* **ASSIGNMENT**
Can you reproduce the data beneath, keeping every line exact?

Collected data entries:
===== config.mk =====
export PLATFORM = sky130hd
export DESIGN_NAME = mpp_cfg
export DESIGN_NICKNAME = d
export VERILOG_FILES = /design/src/design/mpp_pkg.sv /design/src/design/mpp_cfg.sv
export SDC_FILE = /design/constraint.sdc
export NUM_CORES = 1
export LEC_CHECK = 0
export ABC_AREA = 1
export BUFFER_PORTS_ARGS = -buffer_cell sky130_fd_sc_hd__buf_2
export CORE_MARGIN = 2
export CORE_UTILIZATION = 30
export CTS_BUF_LIST = sky130_fd_sc_hd__clkbuf_4
export CTS_CLUSTER_SIZE = 14
export DETAILED_ROUTE_END_ITERATION = 7
export SLEW_MARGIN = 10
export SYNTH_ARGS = -nofsm -noshare
export SYNTH_HDL_FRONTEND = slang
export SYNTH_SLANG_ARGS = --single-unit

===== constraint.sdc =====
create_clock -name clk -period 6.4 [get_ports clk]
set_input_delay 0.32 -clock clk [delete_from_list [all_inputs] [get_ports clk]]
set_output_delay 0.32 -clock clk [all_outputs]
set_load 0.02 [all_outputs]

* **TASK SOLUTION**
===== config.mk =====
export PLATFORM = sky130hd
export DESIGN_NAME = mpp_cfg
export DESIGN_NICKNAME = d
export VERILOG_FILES = /design/src/design/mpp_pkg.sv /design/src/design/mpp_cfg.sv
export SDC_FILE = /design/constraint.sdc
export NUM_CORES = 1
export LEC_CHECK = 0
export ABC_AREA = 1
export BUFFER_PORTS_ARGS = -buffer_cell sky130_fd_sc_hd__buf_2
export CORE_MARGIN = 2
export CORE_UTILIZATION = 30
export CTS_BUF_LIST = sky130_fd_sc_hd__clkbuf_4
export CTS_CLUSTER_SIZE = 14
export DETAILED_ROUTE_END_ITERATION = 7
export SLEW_MARGIN = 10
export SYNTH_ARGS = -nofsm -noshare
export SYNTH_HDL_FRONTEND = slang
export SYNTH_SLANG_ARGS = --single-unit

===== constraint.sdc =====
create_clock -name clk -period 6.4 [get_ports clk]
set_input_delay 0.32 -clock clk [delete_from_list [all_inputs] [get_ports clk]]
set_output_delay 0.32 -clock clk [all_outputs]
set_load 0.02 [all_outputs]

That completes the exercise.